Nel solco di tale insegnamento queste Sezioni Unite, con la successiva sentenza 22 novembre 1994, n. 9869, furono chiamate ad affrontare il problema, oggetto di pronunce contrastanti, della validità o meno della procura alle liti apposta su foglio separato, unito con punti metallici all’atto del processo, con sottoscrizione autenticata dal difensore. Componendo il contrasto di giurisprudenza, quel Collegio partì dalla premessa per cui il difensore non è munito di un potere certificatorio generale, bensì soltanto di quello, eccezionalmente conferitogli dall’art. 83, terzo comma, cod. proc. civ., di autenticare la sottoscrizione della parte che gli ha rilasciato la procura solo nell’ipotesi che questa gli sia conferita in calce o a margine degli atti in tale norma espressamente indicati. E, sulla base di tale premessa, che rispondeva alla formulazione dell’art. 83 cit. allora vigente, queste Sezioni Unite stabilirono che è affetta da nullità la procura autenticata dal difensore e rilasciata su un foglio staccato dall’atto processuale cui accede e legato allo stesso da una spilletta. Simile procura, infatti, non poteva considerarsi apposta in calce all’atto, perché non forma con esso un corpo unico, ed era priva dei requisiti formali indispensabili per il raggiungimento dello scopo (art. 156, secondo comma, cod. proc. civ.) perché «la norma non attribuisce in questa ipotesi al difensore il potere certificatorio».

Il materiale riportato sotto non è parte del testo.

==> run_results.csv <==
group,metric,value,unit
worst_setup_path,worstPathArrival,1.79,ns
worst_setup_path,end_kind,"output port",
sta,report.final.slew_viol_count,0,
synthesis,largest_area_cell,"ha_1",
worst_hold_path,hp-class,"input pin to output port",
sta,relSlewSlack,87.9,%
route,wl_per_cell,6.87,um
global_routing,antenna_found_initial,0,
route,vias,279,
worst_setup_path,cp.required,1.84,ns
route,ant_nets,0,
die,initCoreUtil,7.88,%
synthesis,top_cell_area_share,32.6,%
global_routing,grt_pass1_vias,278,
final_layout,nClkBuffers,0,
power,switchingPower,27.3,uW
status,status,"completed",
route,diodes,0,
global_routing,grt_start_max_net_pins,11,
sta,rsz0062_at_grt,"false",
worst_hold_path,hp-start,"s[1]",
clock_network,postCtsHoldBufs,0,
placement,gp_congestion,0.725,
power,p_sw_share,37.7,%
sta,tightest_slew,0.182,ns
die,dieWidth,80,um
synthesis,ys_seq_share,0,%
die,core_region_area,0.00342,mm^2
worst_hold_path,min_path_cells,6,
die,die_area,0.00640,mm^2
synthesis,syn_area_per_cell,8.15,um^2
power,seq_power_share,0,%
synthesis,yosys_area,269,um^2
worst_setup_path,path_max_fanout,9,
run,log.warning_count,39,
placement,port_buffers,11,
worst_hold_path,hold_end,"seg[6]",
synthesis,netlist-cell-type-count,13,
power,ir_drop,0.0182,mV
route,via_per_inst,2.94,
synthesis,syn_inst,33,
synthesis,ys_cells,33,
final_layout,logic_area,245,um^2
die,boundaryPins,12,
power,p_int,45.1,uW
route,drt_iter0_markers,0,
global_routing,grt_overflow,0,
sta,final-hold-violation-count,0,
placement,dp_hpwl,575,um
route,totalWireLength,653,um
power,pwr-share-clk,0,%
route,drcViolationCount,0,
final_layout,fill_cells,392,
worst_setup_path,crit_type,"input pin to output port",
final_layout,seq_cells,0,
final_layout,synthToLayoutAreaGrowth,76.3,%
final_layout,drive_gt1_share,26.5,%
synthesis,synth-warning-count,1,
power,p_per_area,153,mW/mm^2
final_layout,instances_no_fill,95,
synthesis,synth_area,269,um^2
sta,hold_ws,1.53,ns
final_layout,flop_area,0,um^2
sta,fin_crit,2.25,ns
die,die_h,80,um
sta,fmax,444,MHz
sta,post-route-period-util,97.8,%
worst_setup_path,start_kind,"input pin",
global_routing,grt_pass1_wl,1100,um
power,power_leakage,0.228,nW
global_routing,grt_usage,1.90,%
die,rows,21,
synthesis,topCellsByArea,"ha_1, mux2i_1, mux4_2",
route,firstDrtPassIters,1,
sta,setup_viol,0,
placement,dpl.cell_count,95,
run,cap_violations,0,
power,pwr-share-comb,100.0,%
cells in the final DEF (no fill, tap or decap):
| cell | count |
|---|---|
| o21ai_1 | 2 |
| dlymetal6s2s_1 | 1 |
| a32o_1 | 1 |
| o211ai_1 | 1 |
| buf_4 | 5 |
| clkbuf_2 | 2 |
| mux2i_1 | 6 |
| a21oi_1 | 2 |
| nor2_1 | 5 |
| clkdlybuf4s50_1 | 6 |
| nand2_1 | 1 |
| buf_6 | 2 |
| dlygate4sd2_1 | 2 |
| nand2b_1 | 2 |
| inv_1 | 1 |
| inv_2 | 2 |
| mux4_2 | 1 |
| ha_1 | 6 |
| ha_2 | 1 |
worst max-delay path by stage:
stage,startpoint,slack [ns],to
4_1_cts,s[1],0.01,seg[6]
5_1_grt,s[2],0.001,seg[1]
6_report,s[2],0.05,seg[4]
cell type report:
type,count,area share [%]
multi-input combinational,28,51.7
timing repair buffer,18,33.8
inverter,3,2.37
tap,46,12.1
[flow/config.mk]
export PLATFORM = sky130hd
export DESIGN_NAME = divider
export DESIGN_NICKNAME = divider
export VERILOG_FILES = /design/flow/design.v
export SDC_FILE = /design/flow/constraint.sdc
export NUM_CORES = 4
export LEC_CHECK = 1
export CORE_UTILIZATION = 40
[flow/constraint.sdc]
current_design divider

set clk_period 3.7
set clk_io_pct 0.2

create_clock -name clk0 -period $clk_period [get_ports {clk}]

set non_clock_inputs [all_inputs -no_clocks]
set_input_delay [expr $clk_period * $clk_io_pct] -clock clk0 $non_clock_inputs
set_output_delay [expr $clk_period * $clk_io_pct] -clock clk0 [all_outputs]
[flow/design.v]
`timescale 1ns/1ns
module comperator_11bit(ACC, B, greater);
    parameter N = 10;
    input [N-1:0] B;
    input [N:0] ACC;
    output greater;
    assign greater= (ACC>=B) ? 1'b1 : 1'b0;
endmodule
`timescale 1ns/1ns
module Counter_mod14(en, clr, clk, load, co, cnt);
    input en, clr, clk, load;
    output co;
    output [3:0] cnt;
    reg [3:0] cnt;
    always @(posedge clk or posedge clr) begin
        if (clr)
            cnt <= {4{1'b0}};
        else if (load)
            cnt <= {4'b0010};
        else if (en) 
            cnt <= cnt + 1'b1;
    end
    assign co =(cnt==4'b1111)?1'b1 :1'b0;
endmodule
`timescale 1ns/1ns
module data_path (
    a_in,b_in,q_out,clk,clr,
    shift_A,load_A,load_ACC,clear_ACC,shift_ACC,clear_Q,shift_Q,q_serial,load_B,
    enable_c,load_c,
    greater,zero_status,co,cnt,overflow
);
    input [9:0] a_in, b_in;
    input clk, clr,shift_A,load_A,load_ACC,clear_ACC,shift_ACC,clear_Q,shift_Q,q_serial,load_B,load_c;
    input enable_c;
    output [9:0] q_out;
    output [3:0] cnt;
    output greater,zero_status,co,overflow;
    wire [9:0]a_out,b_out,sum,result;
    wire [10:0] ACC_out;
    shiftregister_10bit_left dividend(a_in,1'b0, clr, clr, load_A, shift_A, clk, a_out);
    register_10bit divisor(load_B ,b_in, clk,1'b0, clr,b_out);
    shiftregister_11bit_left ACC({1'b0,sum}, a_out[9], clear_ACC, clr, load_ACC, shift_ACC, clk, ACC_out);
    shiftregister_10bit_left quotient( {10{1'b0}}, q_serial, clr, clear_Q, 1'b0, shift_Q, clk, q_out);
    subtractor_11bit subtract(ACC_out, b_out, sum);
    comperator_11bit comparetor(ACC_out, b_out, greater);
    Counter_mod14 count_up(enable_c, clr, clk, load_c, co, cnt);
    assign zero_status=~|b_out;
    assign overflow=~|q_out[9:4];
endmodule
`timescale 1ns/1ns
module divider(a_in, b_in, clk, sclr, start, q_out, dvz, ovf, busy, valid);
    input [9:0] a_in, b_in;
    input start,clk,sclr;
    output [9:0] q_out;
    output dvz,ovf,busy,valid;
    wire shift_A,load_A,load_ACC,clear_ACC,shift_ACC,clear_Q,shift_Q,q_serial,load_B,
        enable_c,load_c, greater,zero_status,co,overflow;
    wire [3:0] cnt;
    data_path dp(.a_in(a_in),.b_in(b_in),.q_out(q_out),.clk(clk),.clr(sclr),.shift_A(shift_A),
                .load_A(load_A),.load_ACC(load_ACC),.clear_ACC(clear_ACC),
                .shift_ACC(shift_ACC),.clear_Q(clear_Q),.shift_Q(shift_Q),
                .q_serial(q_serial),.load_B(load_B),.enable_c(enable_c),
                .load_c(load_c),.greater(greater),.zero_status(zero_status),
                .co(co),.cnt(cnt),.overflow(overflow));
    divider_controller controller(.start(start),.clock(clk),.sclr(sclr),
                                .overflow_time(cnt),.overflow_detected(overflow),
                                .valid_devision(zero_status),.gt(greater),
                                .complete_divide(cnt),.valid(valid),.loadA(load_A),
                                .loadB(load_B),.clearQ(clear_Q),.clearACC(clear_ACC),
                                .q_serial(q_serial),.shift_enable_A(shift_A),
                                .shifht_enable_ACC(shift_ACC),.loadACC(load_ACC),
                                .count_up(enable_c),.load_counter(load_c),.busy(busy),
                                .ovf(ovf),.dvz(dvz), .shift_enable_q(shift_Q));
endmodule
`timescale 1ns/1ns
module divider_controller(start, clock, sclr,overflow_time, overflow_detected, valid_devision, gt, complete_divide, valid, loadA, loadB, clearQ,
                        clearACC, q_serial, shift_enable_A, shifht_enable_ACC, loadACC, count_up,shift_enable_q, load_counter, busy, ovf, dvz);
    input start, clock, sclr, overflow_detected, valid_devision, gt;
    input [3:0] overflow_time,complete_divide;
    output valid, loadA, loadB, clearQ, clearACC, shift_enable_A, shifht_enable_ACC, q_serial, loadACC, count_up,shift_enable_q, load_counter, busy, ovf, dvz;
    reg [3:0] ps, ns;
    reg loadA, loadB, clearQ, clearACC, shift_enable_A, shifht_enable_ACC, q_serial, loadACC, count_up, load_counter, busy, ovf, dvz, valid, shift_enable_q;
    always @(posedge clock) begin
        if (sclr)
            ps <= 4'b0000;
        else
            ps <= ns;
    end
    always @(ps or start or valid_devision or gt or overflow_detected or overflow_time or complete_divide) begin
        case (ps)
            4'b0000: ns = start ? 4'b0001 : 4'b0000 ;
            4'b0001: ns = 4'b0010;
            4'b0010: ns = valid_devision ? 4'b1101 : 4'b0011;
            4'b1101: ns = 4'b0000;
            4'b0011: ns = 4'b0100;
            4'b0100: ns = gt ? 4'b0101 : 4'b0110;
            4'b0101: ns = 4'b0111;
            4'b0110: ns = 4'b0111;
            4'b0111: ns = (overflow_time == 4'b1001) ? 4'b1000 : 4'b1001;
            4'b1000: ns = overflow_detected ? 4'b1001 : 4'b1100;
            4'b1100: ns = 4'b0000; 
            4'b1001: ns = 4'b1010;
            4'b1010: ns = (complete_divide == 4'b1111) ? 4'b1011 : 4'b0100;
            4'b1011: ns = 4'b0000;
            default: ns = 4'b0000;
        endcase
    end
    always @(ps) begin
        {loadA,loadB,clearQ,clearACC, busy, load_counter, dvz, shift_enable_A,shifht_enable_ACC, q_serial, loadACC, ovf, count_up,shift_enable_q, valid} = 15'b0;
        case (ps)
            4'b0000:;
            4'b0001: {loadA,loadB,clearQ,clearACC, busy} = 5'b11111;
            4'b0010: {load_counter, busy} = 2'b11;
            4'b1101: {busy, dvz} = 2'b11;
            4'b0011: {shift_enable_A,shifht_enable_ACC, busy} = 3'b111;
            4'b0100:busy = 1'b1;
            4'b0101: {q_serial, loadACC, busy, shift_enable_q} = 4'b1111;
            4'b0110:{busy, shift_enable_q} = 2'b11;
            4'b0111:busy = 1'b1;
            4'b1000: busy = 1'b1;
            4'b1100: {ovf, busy} = 2'b11;
            4'b1001: {shift_enable_A,shifht_enable_ACC, busy} = 3'b111;
            4'b1010: {count_up, busy} = 2'b11;
            4'b1011: {valid, busy} = 2'b11;
            default:;
        endcase
    end
endmodule
`timescale 1ns/1ns
module register_10bit(load, data_B, clk, sclr, clr, parout);
    parameter N = 10;
    input load, clk, clr,sclr;
    input [N-1:0] data_B;
    output [N-1:0] parout;
    reg [N-1:0] parout;
    always @(posedge clk or posedge clr) begin
        if (clr)
            parout <= {N{1'b0}};
        else if (sclr)
            parout <= {N{1'b0}};
        else if (load)
            parout <= data_B;
    end
endmodule
`timescale 1ns/1ns
module shiftregister_10bit_left (data_in, ser_in, clr, sclr, load, shift_s, clk, data_out);
  parameter N = 10;
  input [N-1:0] data_in;
  input ser_in, sclr, load, shift_s, clk,clr;
  output [N-1:0] data_out;
  reg [N-1:0] data_out;
  always @(posedge clk or posedge clr)
    if (clr) 
      data_out <= {N{1'b0}};
    else if (sclr)
      data_out <= {N{1'b0}};
    else if (load)
      data_out <= data_in;
    else if (shift_s)
      data_out <= {data_out[8:0],ser_in};
endmodule
`timescale 1ns/1ns
module shiftregister_11bit_left (data_in, ser_in, sclr,clr, load, shift_s, clk, data_out);
  parameter N = 11;
  input [N-1:0] data_in;
  input ser_in, sclr, load, shift_s, clk,clr;
  output [N-1:0] data_out;
  reg [N-1:0] data_out;
  always @(posedge clk or posedge clr)
    if (clr)
      data_out <= {N{1'b0}};
    else if (sclr)
      data_out <= {N{1'b0}};
    else if (load)
      data_out <= data_in;
    else if (shift_s)
      data_out <= {data_out[9:0],ser_in};
endmodule
`timescale 1ns/1ns
module subtractor_11bit(ACC, B, result);
    parameter N = 10;
    input [N-1:0] B;
    input [N:0] ACC;
    output [N-1:0] result;
    wire co;
    assign {co,result} = ACC-{1'b0,B};
endmodule
[flow/run.sh]
#!/bin/bash
# OpenROAD 26Q1-2900-gdf79404cd8, Yosys 0.63+post, stock flow scripts
make -C /OpenROAD-flow-scripts/flow DESIGN_CONFIG=/design/flow/config.mk WORK_HOME=/design/flow/orfs finish
==> impl_results.html <==
<!-- implementation run metrics -->
<table>
<tr><th>Metric</th><th>Value</th></tr>
<tr><th colspan="2">Routing</th></tr>
<tr><td>Pre-Repair DR Iteration Count</td><td>4</td></tr>
<tr><td>DRC marker count from the first detailed-route iteration</td><td>129</td></tr>
<tr><td>Via density</td><td>5.07</td></tr>
<tr><td>WL/cell</td><td>13.2 um</td></tr>
<tr><td>Wire length after detailed routing</td><td>6410 um</td></tr>
<tr><td>Number of remaining DRC errors</td><td>0</td></tr>
<tr><td>Inserted Diodes</td><td>0</td></tr>
<tr><td>Remaining antenna violation count</td><td>0</td></tr>
<tr><td>Vias</td><td>2462</td></tr>
<tr><th colspan="2">Timing</th></tr>
<tr><td>Worst setup skew after layout</td><td>11.9 ps</td></tr>
<tr><td>Top achievable clock speed</td><td>409 MHz</td></tr>
<tr><td>Final-layout setup total negative slack</td><td>0 ps</td></tr>
<tr><td>Final worst path period share</td><td>0.660</td></tr>
<tr><td>Count of pins over their slew limit</td><td>0</td></tr>
<tr><td>Slew at the pin closest to its max-slew limit</td><td>821 ps</td></tr>
<tr><td>Time the worst path needs with I/O delays and setup</td><td>2440 ps</td></tr>
<tr><td>RSZ-0062 raised after global routing</td><td>no</td></tr>
<tr><td>Final Setup Violations</td><td>0</td></tr>
<tr><td>Relative slew slack</td><td>0.452</td></tr>
<tr><td>Hold Fails Final Rpt</td><td>0</td></tr>
<tr><th colspan="2">Setup path</th></tr>
<tr><td>Critical path capture point type</td><td>flop</td></tr>
<tr><td>Worst Path Class, Setup</td><td>reg2reg</td></tr>
<tr><td>Arrival time of the worst setup path</td><td>2670 ps</td></tr>
<tr><td>CP Launch Type</td><td>flop</td></tr>
<tr><td>Critical-path maximum fanout</td><td>8</td></tr>
<tr><td>Critical Path RT</td><td>3930 ps</td></tr>
<tr><th colspan="2">Clock tree</th></tr>
<tr><td>Max Buffers Root-to-Sink</td><td>2</td></tr>
<tr><td>Post-CTS Setup Repair Bufs</td><td>0</td></tr>
<tr><td>H-tree depth</td><td>3</td></tr>
<tr><td>CTS clock-pin slew for the worst setup and hold paths</td><td>70 ps</td></tr>
<tr><td>Post-CTS resize count</td><td>0</td></tr>
<tr><td>CTS Sinks</td><td>59</td></tr>
<tr><td>Latency at later pin</td><td>340 ps</td></tr>
<tr><td>Number of buffers added by the clock tree synthesis step</td><td>9</td></tr>
<tr><td>Root buffer cell</td><td>sky130_fd_sc_hd__clkbuf_8</td></tr>
<tr><td>Clock tree from TritonCTS</td><td>yes</td></tr>
<tr><td>Number of buffers inserted by hold repair at cts</td><td>0</td></tr>
<tr><th colspan="2">Synth</th></tr>
<tr><td>Yosys warnings</td><td>5</td></tr>
<tr><td>Async set or reset register ratio after synthesis</td><td>0.763</td></tr>
<tr><td>Synth cell count leaders</td><td>52 x sky130_fd_sc_hd__nor2_1, 45 x sky130_fd_sc_hd__dfrtp_1, 23 x sky130_fd_sc_hd__nand2_1</td></tr>
<tr><td>Total cells reported by yosys after synthesis</td><td>347</td></tr>
<tr><td>Cells after synthesis</td><td>347</td></tr>
<tr><td>Cell taking the most area after synthesis</td><td>sky130_fd_sc_hd__dfrtp_1</td></tr>
<tr><td>Area of the mapped netlist</td><td>0.00325 mm^2</td></tr>
<tr><td>Number of flops mapped to enable cells by yosys</td><td>0</td></tr>
<tr><td>Mean instance size in the synthesized netlist</td><td>9.36 um^2</td></tr>
<tr><td>Primary FF master, synth</td><td>sky130_fd_sc_hd__dfrtp_1</td></tr>
<tr><td>Top-area cell type share of the netlist area</td><td>0.347</td></tr>
<tr><td>Sequential area share after synthesis</td><td>0.433</td></tr>
<tr><td>Chip area in the Yosys report</td><td>0.00325 mm^2</td></tr>
<tr><td>Flops out of synthesis</td><td>59</td></tr>
<tr><td>Cell variety after synth</td><td>57</td></tr>
<tr><td>Most frequent cell after synthesis</td><td>sky130_fd_sc_hd__nor2_1</td></tr>
<tr><td>Cell area leaders</td><td>sky130_fd_sc_hd__dfrtp_1 35%, sky130_fd_sc_hd__dfxtp_1 8.6%, sky130_fd_sc_hd__mux2i_1 6.8%</td></tr>
<tr><th colspan="2">Floorplanning</th></tr>
<tr><td>Die X-Extent</td><td>92.1 um</td></tr>
<tr><td>Chip area</td><td>0.00848 mm^2</td></tr>
<tr><td>Height of the die</td><td>92.1 um</td></tr>
<tr><td>Core area</td><td>0.00781 mm^2</td></tr>
<tr><td>Initial standard-cell utilization of the core</td><td>0.416</td></tr>
<tr><td>Top Ports</td><td>37</td></tr>
<tr><td>Number of rows created at floorplan</td><td>32</td></tr>
<tr><th colspan="2">Power and ir drop</th></tr>
<tr><td>Part of the total power dissipated in combinational logic</td><td>0.417</td></tr>
<tr><td>Leakage power</td><td>0.00167 uW</td></tr>
<tr><td>Sw Pwr</td><td>1000 uW</td></tr>
<tr><td>Pint</td><td>1560 uW</td></tr>
<tr><td>Sequential Power Share</td><td>0.372</td></tr>
<tr><td>Net Sw Frac</td><td>0.391</td></tr>
<tr><td>Clock power frac</td><td>0.211</td></tr>
<tr><td>Power per standard cell area</td><td>667 mW/mm^2</td></tr>
<tr><td>Worst-case vdd ir drop</td><td>0.261 mV</td></tr>
<tr><th colspan="2">Final layout</th></tr>
<tr><td>Layout cell share with drive strength beyond 1</td><td>0.0807</td></tr>
<tr><td>Final core utilization</td><td>0.493</td></tr>
<tr><td>Non-filler cells, final</td><td>486</td></tr>
<tr><td>Syn-to-layout area delta</td><td>18.5%</td></tr>
<tr><td>Fill count</td><td>735</td></tr>
<tr><th colspan="2">Job</th></tr>
<tr><td>Total number of warnings across the stage logs</td><td>28</td></tr>
<tr><td>Max Cap Viol</td><td>0</td></tr>
<tr><th colspan="2">Status</th></tr>
<tr><td>Status</td><td>finished clean</td></tr>
<tr><th colspan="2">Global routing</th></tr>
<tr><td>Remaining global-route overflow</td><td>0</td></tr>
<tr><td>Number of global-route vias before repair</td><td>2386</td></tr>
<tr><td>Number of antenna violations at the first check in global routing</td><td>0</td></tr>
<tr><td>Wire length of the first global-routing pass</td><td>11300 um</td></tr>
<tr><td>Global router's overall resource usage</td><td>0.170</td></tr>
<tr><td>Largest net degree at the start of global routing</td><td>46</td></tr>
<tr><th colspan="2">Place</th></tr>
<tr><td>Hpwl dp</td><td>4460 um</td></tr>
<tr><td>Placer congestion estimate</td><td>0.837</td></tr>
<tr><td>Count of input and output buffers</td><td>36</td></tr>
<tr><td>Total placed cells including tap cells</td><td>470</td></tr>
<tr><th colspan="2">Hold path</th></tr>
<tr><td>Path class of the lowest-slack min-delay path</td><td>reg2reg</td></tr>
</table>
path summary, 6_finish.rpt:
check,slack (ps),startpoint,end,cells past startpoint
max,1260,dp.ACC.data_out[5],controller.shifht_enable_ACC,9
min,480,controller.load_counter,dp.count_up.cnt[3],1
max reg2reg,1260,dp.ACC.data_out[5],controller.shifht_enable_ACC,9
min reg2reg,480,controller.load_counter,dp.count_up.cnt[3],1
max in group asynchronous,2020,sclr,dp.quotient.data_out[5],3
min in group asynchronous,1260,sclr,dp.ACC.data_out[5],3
cells by family (layout without fill, tap and decap cells):
kind of cell / after synthesis / after routing / synth area share
XOR/XNOR: 9 / 9 / 0.0243
AND-OR/OR-AND: 79 / 79 / 0.170
AND/OR/NAND/NOR: 124 / 124 / 0.187
buffers and inverters: 37 / 74 / 0.0505
adder cells (fa/ha/maj): 16 / 16 / 0.0639
flip-flops: 59 / 59 / 0.433
multiplexers: 23 / 23 / 0.0713
per-stage QoR:
step | instance area, um^2 | hold WS [ps] | power, uW | worst slack, ps
after floorplan | 3250 | 419 | 1800 | 1010
after global placement | 3670 | 461 | 2040 | 1240
after detailed placement | 3670 | 465 | 2040 | 1180
after CTS | 3850 | 477 | 2590 | 1270
after global routing | 3850 | 495 | 2780 | 1050
final | 3850 | 477 | 2570 | 1260
layer usage:
| metal | up-vias | share of wire | track usage | wire, um |
|---|---|---|---|---|
| met5 | - | 0 | 0 | 0 |
| met4 | 0 | 0.016 | 0.0221 | 102 |
| met3 | 9 | 0.028 | 0.0354 | 182 |
| met2 | 28 | 0.43 | 0.252 | 2750 |
| met1 | 1152 | 0.53 | 0.273 | 3380 |
| li1 | 1273 | - | - | - |
critical path, stage by stage, from the launching register on:
cell and delay (ps):
sky130_fd_sc_hd__dfrtp_1 400, sky130_fd_sc_hd__ha_1 380, sky130_fd_sc_hd__nand4_1 160, sky130_fd_sc_hd__o31ai_2 80, sky130_fd_sc_hd__a211oi_2 260, sky130_fd_sc_hd__nand2_1 80
sky130_fd_sc_hd__a211o_2 360, sky130_fd_sc_hd__and2_1 200, sky130_fd_sc_hd__ha_1 210, sky130_fd_sc_hd__a22o_1 190
power groups by stage:
stage     clock [uW]  combinational (uW)  sequential, uW
4_1_cts          558                1080             957
6_report         541                1070             955
5_1_grt          593                1200             985
final cells by class:
class / count / area, um^2 / area share
Clock inverter: 2 / 10.0 / 0.00260
Timing Repair Buffer: 39 / 383 / 0.0994
Clock buffer: 14 / 173 / 0.0448
Inverter: 19 / 71.3 / 0.0185
Tap cell: 102 / 128 / 0.0331
Sequential cell: 59 / 1410 / 0.366
Multi-Input combinational cell: 251 / 1680 / 0.436
layout by cell type, fill, tap and decap left out, drive strengths merged, types with 2 or more instances in the layout:
cell / netlist / routed
a211oi: 18 / 18
a21boi: 2 / 2
a21o: 3 / 3
a21oi: 23 / 23
a31oi: 3 / 3
and2: 5 / 5
and3: 3 / 3
and3b: 2 / 2
buf: 7 / 3
clkbuf: 11 / 14
clkdlybuf4s50: 0 / 36
clkinv: 0 / 3
dfrtp: 45 / 45
dfxtp: 14 / 14
ha: 15 / 15
inv: 19 / 18
mux2i: 22 / 22
nand2: 23 / 23
nand2b: 7 / 7
nand3: 3 / 3
nand4: 4 / 4
nor2: 52 / 52
nor2b: 9 / 9
nor3: 8 / 8
nor3b: 2 / 2
o211ai: 3 / 3
o21ai: 17 / 17
o221ai: 2 / 2
or2: 2 / 2
xnor2: 3 / 3
xor2: 6 / 6
state kept, by name, summed over array words and instances, names as in the netlist:
name,flops
dp.divisor.parout,10
controller.ps,4
dp.quotient.data_out,10
dvz,1
dp.quotient.ser_in,1
controller.load_counter,1
valid,1
controller.shifht_enable_ACC,1
dp.count_up.cnt,4
dp.ACC.data_out,11
busy,1
controller.shift_enable_q,1
clear_ACC,1
ovf,1
controller.count_up,1
dp.dividend.data_out,10
Power is estimated from default activity; no workload was simulated.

6.2. Le Sezioni Unite tornarono sull’argomento nella successiva sentenza 27 ottobre 1995, n. 11178.
In quella pronuncia fu affrontato un problema diverso, e cioè quello della possibilità o meno di qualificare “speciale” una procura conferita per la proposizione del ricorso per cassazione – in quel caso si trattava del ricorso incidentale – in una data certamente successiva a quella di pubblicazione della sentenza impugnata e a quella di notificazione del ricorso principale, ma tuttavia con una formulazione priva di un esplicito riferimento al ricorso per cassazione e al grado del processo per il quale essa era stata conferita. Dopo aver ricordato che il requisito della specialità della procura non sussiste se essa è conferita prima della pubblicazione del provvedimento impugnato col ricorso, quella sentenza rilevò essere non infrequente, nella pratica giudiziaria, il caso di una procura che «non espliciti in modo chiaro la volontà che sia proposto ricorso per cassazione e, anzi – per essersi fatto ricorso all’uso di timbri predisposti per altre evenienze o per poter essere impiegati in ogni circostanza – dia adito al sorgere della questione se una procura speciale, nel senso richiesto dall’art. 365 cod. proc. civ., vi sia o no».
Componendo il contrasto interpretativo che era sorto sul punto, queste Sezioni Unite posero in luce la necessità «di indagare la volontà della parte senza limitarsi al senso letterale delle parole (art. 1362, primo comma, cod. civ.), impiegando gli altri criteri ermeneutici indicati dagli artt. 1363 e ss. cod. civ., in quanto compatibili con la struttura dell’atto». Fu quindi affermato che l’impiego di «espressioni di significato non univoco» o «un’esemplificazione non appropriata al caso» non erano tali da escludere «un’interpretazione dell’atto conforme alla presumibile intenzione della parte». Assumendo come criterio interpretativo il principio di conservazione degli atti (art. 159 cod. proc. civ.), quella sentenza pervenne alla conclusione che «se la certezza sul fatto che la procura è stata apposta a margine d’un ricorso o controricorso già redatto esclude per sé ogni dubbio sulla volontà della parte di proporlo, quale sia stato il tenore dei termini usati nella redazione della procura; la mancanza d’una prova siffatta e la conseguente incertezza al riguardo dell’effettiva portata della volontà della parte manifestatasi attraverso espressioni non univoche o generiche ovvero attraverso l’impiego di esemplificazioni non appropriate, non può tradursi in una pronunzia di inammissibilità del ricorso per mancanza di procura speciale, ma va superata attribuendo alla parte la volontà che consente all’atto di procura di avere effetto».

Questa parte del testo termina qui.